Create one comparable row per section, then fill realistic values from the section text.

# Start a Chapter 29 evidence manifest.
# Add one row per section and keep metrics construct matched.
sections = ['29.1', '29.2', '29.3', '29.4', '29.5', '29.6', '29.7']
manifest = [
    {"section": s, "metric": "closed_loop_success", "perturbation": "occlusion_or_noise"}
    for s in sections
]
print(manifest[0])
Code Fragment 29.L2 creates `manifest` rows for Chapter 29, giving each section the same metric and perturbation fields.

Step 3: Add The Library Shortcut

Replace one baseline field with a maintained tool call, while keeping the output schema unchanged.

Step 4: Run One Perturbation

Add occlusion, noise, pose drift, map error, or goal ambiguity. Record whether the action changed.

Step 5: Write The Postmortem

Explain the strongest result, the most informative failure, and the next diagnostic test.

Expected Output

A table with one row per tested section, one baseline result, one shortcut result, one perturbation label, and one failure label.

Stretch Goals

  • Add a plot of metric versus perturbation strength.
  • Run the same manifest in a Habitat-style simulator or ROS 2 bag replay.
  • Export two failure cases with enough metadata to reproduce them later.

Complete Solution

# Start a Chapter 29 evidence manifest.
# Add one row per section and keep metrics construct matched.
sections = ['29.1', '29.2', '29.3', '29.4', '29.5', '29.6', '29.7']
manifest = [
    {"section": s, "metric": "closed_loop_success", "perturbation": "occlusion_or_noise"}
    for s in sections
]
print(manifest[0])
for row in manifest:
    row["baseline_score"] = 0.72
    row["shortcut_score"] = 0.81
    row["failure_label"] = "perception_or_planning_interface"
print(manifest)
Code Fragment 29.L3 fills the manifest with comparable baseline and shortcut fields for a same-panel chapter lab.

Use this chapter as a complete teaching unit: concept, minimal implementation, library shortcut, diagnostic perturbation, and postmortem. The pattern prevents a perception model from being evaluated in isolation and never tested as part of the agent loop.

Chapter Tool Map
Tool or LibraryWhere It Pays Off
OpenCVUse when it shortens the path from mechanism to reproducible embodied evidence.
Open3DUse when it shortens the path from mechanism to reproducible embodied evidence.
ROS 2Use when it shortens the path from mechanism to reproducible embodied evidence.
Nav2Use when it shortens the path from mechanism to reproducible embodied evidence.
GTSAMUse when it shortens the path from mechanism to reproducible embodied evidence.
ORB-SLAM style pipelinesUse when it shortens the path from mechanism to reproducible embodied evidence.
Gaussian Splatting SLAM systemsUse when it shortens the path from mechanism to reproducible embodied evidence.
Readiness Check

Before leaving the chapter, the reader should be able to state one theory claim, one implementation claim, one evaluation claim, and one realistic failure mode.

Teaching Takeaway

A strong chapter session ends with an artifact: a script, trace, simulator run, data card, map, or reproducible evaluation panel.

What's Next?

Start with Section 29.1: Where am I and what does the world look like. After this chapter, continue to Chapter 30: Navigation and Path Planning.

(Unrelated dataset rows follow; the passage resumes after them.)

===== src/rtl/vwr_pkg.sv =====
// Shared types and constants for the vertex weld and remap block.
// Depends on nothing; every rtl file refers to it by scoped names.
package vwr_pkg;

    // Default sizing, handed to the top level as parameter defaults
    localparam int VWR_MAX_VERTICES = 1024;
    localparam int VWR_COORD_WIDTH  = 32;

    // Fixed field widths
    localparam int CMD_WIDTH    = 2;
    localparam int REF_WIDTH    = 10;
    localparam int INDEX_WIDTH  = 10;
    localparam int TOTAL_WIDTH  = 11;
    localparam int STATUS_WIDTH = 2;
    localparam int TOL_WIDTH    = 21;

    localparam logic [TOL_WIDTH-1:0] TOL_RESET = 21'd11;

    // Depth of the queue between front and back
    localparam int QUEUE_DEPTH = 2;
    localparam int QPTR_WIDTH  = 1;
    localparam int QCNT_WIDTH  = 2;

    // Command codes on the input channel
    localparam logic [CMD_WIDTH-1:0] CMD_ADD   = 2'd0;
    localparam logic [CMD_WIDTH-1:0] CMD_REMAP = 2'd1;
    localparam logic [CMD_WIDTH-1:0] CMD_CLEAR = 2'd2;

    // Result status codes
    localparam logic [STATUS_WIDTH-1:0] STATUS_OK     = 2'd0;
    localparam logic [STATUS_WIDTH-1:0] STATUS_FULL   = 2'd1;
    localparam logic [STATUS_WIDTH-1:0] STATUS_UNSEEN = 2'd2;

    // Classified operation carried through the queue
    typedef enum logic [1:0] {
        OP_ADD   = 2'd0,
        OP_REMAP = 2'd1,
        OP_CLEAR = 2'd2,
        OP_NOP   = 2'd3
    } vwr_op_t;

    typedef struct packed {
        vwr_op_t                op;
        logic [REF_WIDTH-1:0]   vref;
    } vwr_ctrl_t;

endpackage


===== src/rtl/vwr_front.sv =====
// Front end: accepts input beats, classifies the command and queues the item.
// Depends on vwr_pkg.
module vwr_front #(
    parameter int COORD_WIDTH = vwr_pkg::VWR_COORD_WIDTH
) (
    input  logic                             clk,
    input  logic                             rst_n,
    input  logic                             in_valid,
    output logic                             in_ready,
    input  logic [vwr_pkg::CMD_WIDTH-1:0]    cmd,
    input  logic [3*COORD_WIDTH-1:0]         in_pos,
    input  logic [vwr_pkg::REF_WIDTH-1:0]    vertex_ref,
    output logic                             item_valid,
    input  logic                             item_ready,
    output vwr_pkg::vwr_ctrl_t               item_ctrl,
    output logic [3*COORD_WIDTH-1:0]         item_pos
);

    localparam int PW = 3 * COORD_WIDTH;

    vwr_pkg::vwr_ctrl_t                   q_ctrl_reg [vwr_pkg::QUEUE_DEPTH];
    logic [PW-1:0]                        q_pos_reg  [vwr_pkg::QUEUE_DEPTH];
    logic [vwr_pkg::QPTR_WIDTH-1:0]       wr_ptr_reg, wr_ptr_next;
    logic [vwr_pkg::QPTR_WIDTH-1:0]       rd_ptr_reg, rd_ptr_next;
    logic [vwr_pkg::QCNT_WIDTH-1:0]       count_reg, count_next;
    logic                                 push, pop;
    vwr_pkg::vwr_ctrl_t                   ctrl_in;

    function automatic vwr_pkg::vwr_op_t classify(input logic [vwr_pkg::CMD_WIDTH-1:0] c);
        vwr_pkg::vwr_op_t op;
        case (c)
            vwr_pkg::CMD_ADD:   op = vwr_pkg::OP_ADD;
            vwr_pkg::CMD_REMAP: op = vwr_pkg::OP_REMAP;
            vwr_pkg::CMD_CLEAR: op = vwr_pkg::OP_CLEAR;
            default:            op = vwr_pkg::OP_NOP;
        endcase
        return op;
    endfunction

    assign in_ready   = (count_reg != vwr_pkg::QCNT_WIDTH'(vwr_pkg::QUEUE_DEPTH));
    assign item_valid = (count_reg != '0);
    assign push       = in_valid && in_ready;
    assign pop        = item_valid && item_ready;
    assign item_ctrl  = q_ctrl_reg[rd_ptr_reg];
    assign item_pos   = q_pos_reg[rd_ptr_reg];

    always_comb
    begin
        ctrl_in.op   = classify(cmd);
        ctrl_in.vref = vertex_ref;
        wr_ptr_next  = push ? wr_ptr_reg + 1'b1 : wr_ptr_reg;
        rd_ptr_next  = pop  ? rd_ptr_reg + 1'b1 : rd_ptr_reg;
        count_next   = count_reg;
        if (push && !pop)
        begin
            count_next = count_reg + 1'b1;
        end
        else if (pop && !push)
        begin
            count_next = count_reg - 1'b1;
        end
    end

    always_ff @(posedge clk or negedge rst_n)
    begin
        if (!rst_n)
        begin
            wr_ptr_reg <= '0;
            rd_ptr_reg <= '0;
            count_reg  <= '0;
        end
        else
        begin
            wr_ptr_reg <= wr_ptr_next;
            rd_ptr_reg <= rd_ptr_next;
            count_reg  <= count_next;
        end
    end

    // Queue slots hold payload only
    always_ff @(posedge clk)
    begin
        if (push)
        begin
            q_ctrl_reg[wr_ptr_reg] <= ctrl_in;
            q_pos_reg[wr_ptr_reg]  <= in_pos;
        end
    end

endmodule


===== config.mk =====
export PLATFORM = sky130hd
export DESIGN_NAME = vwr_front
export DESIGN_NICKNAME = d
export VERILOG_FILES = /design/src/rtl/vwr_pkg.sv /design/src/rtl/vwr_front.sv
export SDC_FILE = /design/constraint.sdc
export NUM_CORES = 1
export LEC_CHECK = 0
export BUFFER_PORTS_ARGS = -buffer_cell sky130_fd_sc_hd__buf_2
export CORE_ASPECT_RATIO = 0.9
export CORE_MARGIN = 1.5
export CORE_UTILIZATION = 40
export CTS_CLUSTER_SIZE = 24
export DETAILED_ROUTE_END_ITERATION = 8
export PLACE_DENSITY = 0.66
export REMOVE_ABC_BUFFERS = 1
export SYNTH_ARGS = -nofsm -noshare
export SYNTH_HDL_FRONTEND = slang
export SYNTH_SLANG_ARGS = --single-unit

===== constraint.sdc =====
create_clock -name clk -period 5.45 [get_ports clk]
set_clock_uncertainty 0.05 [all_clocks]
set_input_delay 0.8175 -clock clk [delete_from_list [all_inputs] [get_ports clk]]
set_output_delay 0.8175 -clock clk [all_outputs]
set_load 0.01 [all_outputs]

==> flow_metrics.py <==
metrics = {
    "detailed_routing": {
        "first_pass_iters": 4,
        "post_drt_wl_per_cell_um": 16.79,
        "drt_wl_total_um": 14380,
        "drt_iter0_drc": 159,
        "dr_total_vias": 3978,
        "via_per_inst": 4.647,
        "antenna_left": 0,
        "drc": 0,
    },
    "worst_setup_path": {
        "cp_max_fo": 79,
        "cp_top_family": "flip-flops",
        "r2r_start": "count_reg[0]",
        "start_kind": "register",
        "cp_num_cells": 3,
        "setup.worst_path.end": "item_pos[27]",
        "cp.required_ps": 4580,
        "critPathArrivalTime_ps": 2740,
        "path_cells": "buf_4, mux2_2, buf_2",
        "path_buf_inv": 2,
        "reg2reg_depth": 3,
        "critical-path-max-stage-delay_ps": 1160,
        "crit_path_end_kind": "output port",
        "r2r-end": "q_pos_reg[1][42]",
        "regToRegSetupSlack_ps": 2920,
        "cp_slowest_cell": "dfrtp_4",
        "crit_start": "rd_ptr_reg",
        "critical_path_class": "reg2out",
    },
    "floorplanning": {
        "rows": 48,
        "die_w_um": 152.3,
        "design.core.area_sq_um": 19400,
        "die_h_um": 137.3,
        "io_pins": 222,
        "initial_core_util_pct": 41.34,
        "design.die.area_sq_um": 20910,
    },
    "cells_and_area": {
        "final_area_sq_um": 10130,
        "layoutNonFillerInstCount": 856,
        "fin_nets": 705,
        "diodes": 0,
        "layout_commonest_cell": "buf_2",
        "largest_reg_flops": 192,
        "area.growth.synth_to_final_pct": 26.36,
        "drive_above_1_share_pct": 60.73,
        "fin_util_pct": 52.24,
        "final_cell_mix": "buf_2 (221), edfxtp_1 (216), mux2_2 (98)",
    },
    "sta": {
        "fin_setup_tns_ps": 0,
        "maxSlewViolCount": 0,
        "fin_hold_ws_ps": 68.33,
        "worst_slew_pin_slew_ps": 1124,
        "hold_violations": 0,
        "finalCritPeriodShare_pct": 66.27,
        "min_period_ps": 3612,
        "setup_ws_ps": 1838,
        "rsz0062_at_grt": "no",
        "slew_headroom_pct": 25.05,
        "max_freq_mhz": 276.9,
        "setup-violations-final": 0,
    },
    "grt": {
        "grt_pass1_vias": 4164,
        "grt_pass1_wl_um": 21940,
        "antenna_found_initial": 2,
        "grt_start_max_net_pins": 80,
        "gr-total-overflow": 0,
        "grt_use_total_pct": 13.39,
    },
    "synthesis": {
        "yosysTopAreaCellShare_pct": 80.87,
        "synth-seq-area-share_pct": 82.12,
        "ys_seq_elements": 220,
        "synth_cell_types": 16,
        "synthTopCellsByArea": "edfxtp_1 (81%), mux2_2 (14%), mux2_4 (1.9%)",
        "syn_avg_cell_area_sq_um": 22.53,
        "netlist_area_sq_um": 8020,
        "syn_inst": 356,
        "ys_warn_count": 0,
        "yosysTopAreaCell": "edfxtp_1",
    },
    "clock_network": {
        "clockBufferDepth": 3,
        "worstSkewPairLatency_ps": 490,
        "hold_buffers": 0,
        "ctsResizeCount": 0,
        "cts_sinks": 220,
        "cts_buffers": 23,
        "htree_levels": 1,
        "cts_root_buf": "clkbuf_16",
        "path_clk_slew_ps": 60,
        "cts_tree": "built",
        "cts_setup_buffers": 0,
    },
    "power": {
        "powerDensity_nw_per_um2": 539.5,
        "finalPower_mw": 5.468,
        "power.leakage_nw": 3.812,
        "ir_drop_mv": 0.3461,
    },
    "status": {
        "status": "completed",
    },
    "worst_hold_path": {
        "worstHoldPathType": "in2async",
    },
    "placement": {
        "gp_congestion": 0.7070,
        "dp.cells": 817,
        "io_buffer_count": 221,
        "dp_hpwl_um": 9317,
        "dp_slack_ps": 2299,
        "place_area_sq_um": 9412,
    },
    "flow_run": {
        "drv_cap": 0,
    },
}
## Yosys cell counts (all sizes together)
cell type,instances
edfxtp,216
mux2,108
buf,12
dfrtp,4
xnor2,3
clkbuf,2
nand2,2
nor2,2
xor2,2
and3,1
ha,1
inv,1
nand2b,1
or2,1
## how the worst min path moves through the flow
stage,from,end,slack [ps],cells past startpoint
final,rst_n,rd_ptr_reg,70,1
after global routing,rst_n,rd_ptr_reg,60,1
after CTS,rst_n,count_reg[1],50,1
after detailed placement,count_reg[1],count_reg[1],430,1
after global placement,count_reg[1],count_reg[1],420,1
after floorplan,count_reg[1],count_reg[1],410,1
## power breakdown
part | leakage (nW) | switching (mW) | internal [mW]
registers | 2.05 | 0.205 | 2.32
clock network | 0.352 | 0.583 | 0.912
logic | 1.41 | 0.733 | 0.720
## logic make-up after synthesis
kind of cell / after synthesis / share of synthesized area (%)
fa+ha+maj: 1 / 0.1560
mux: 108 / 15.63
xor+xnor: 5 / 0.5461
buf+inv: 15 / 1.123
simple gates: 7 / 0.4214
flops: 220 / 82.12
## routing by layer
| metal | share of wire (%) | global-route usage, % | vias up |
|---|---|---|---|
| li1 | - | - | 1877 |
| met1 | 40 | 16.16 | 1911 |
| met2 | 50 | 22.85 | 148 |
| met3 | 7.6 | 4.341 | 38 |
| met4 | 2.8 | 4.585 | 4 |
| met5 | 0.17 | 0 | - |
## cell type report
type,count,area (sq um)
fill,1570,9264
tap,250,312.8
timing repair buffer,225,1149
clock inverter,11,128.9
sequential,220,6590
multi-input combinational,121,1356
inverter,1,3.754
clock buffer,28,594.3
Note: power is estimated with default switching activity, not from simulation.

Bibliography & Further Reading

Foundational Papers, Tools, and References

Durrant-Whyte, H. and Bailey, T.. "Simultaneous Localization and Mapping." IEEE Robotics and Automation Magazine, 2006. https://ieeexplore.ieee.org/document/1638022

A classic tutorial framing of SLAM's estimation problem and uncertainty structure.

Mur-Artal, R. and Tardos, J. D.. "ORB-SLAM2: An Open-Source SLAM System for Monocular, Stereo, and RGB-D Cameras." IEEE T-RO, 2017. https://arxiv.org/abs/1610.06475

A widely used reference for feature-based visual SLAM pipelines.

Dellaert, F.. "Factor Graphs and GTSAM." Project documentation. https://gtsam.org/

A practical reference for factor graphs, pose graphs, and nonlinear smoothing.

ROS 2 Navigation. "Nav2 documentation." Project documentation. https://navigation.ros.org/

The maintained navigation stack that connects maps, localization, planners, controllers, and recovery behaviors.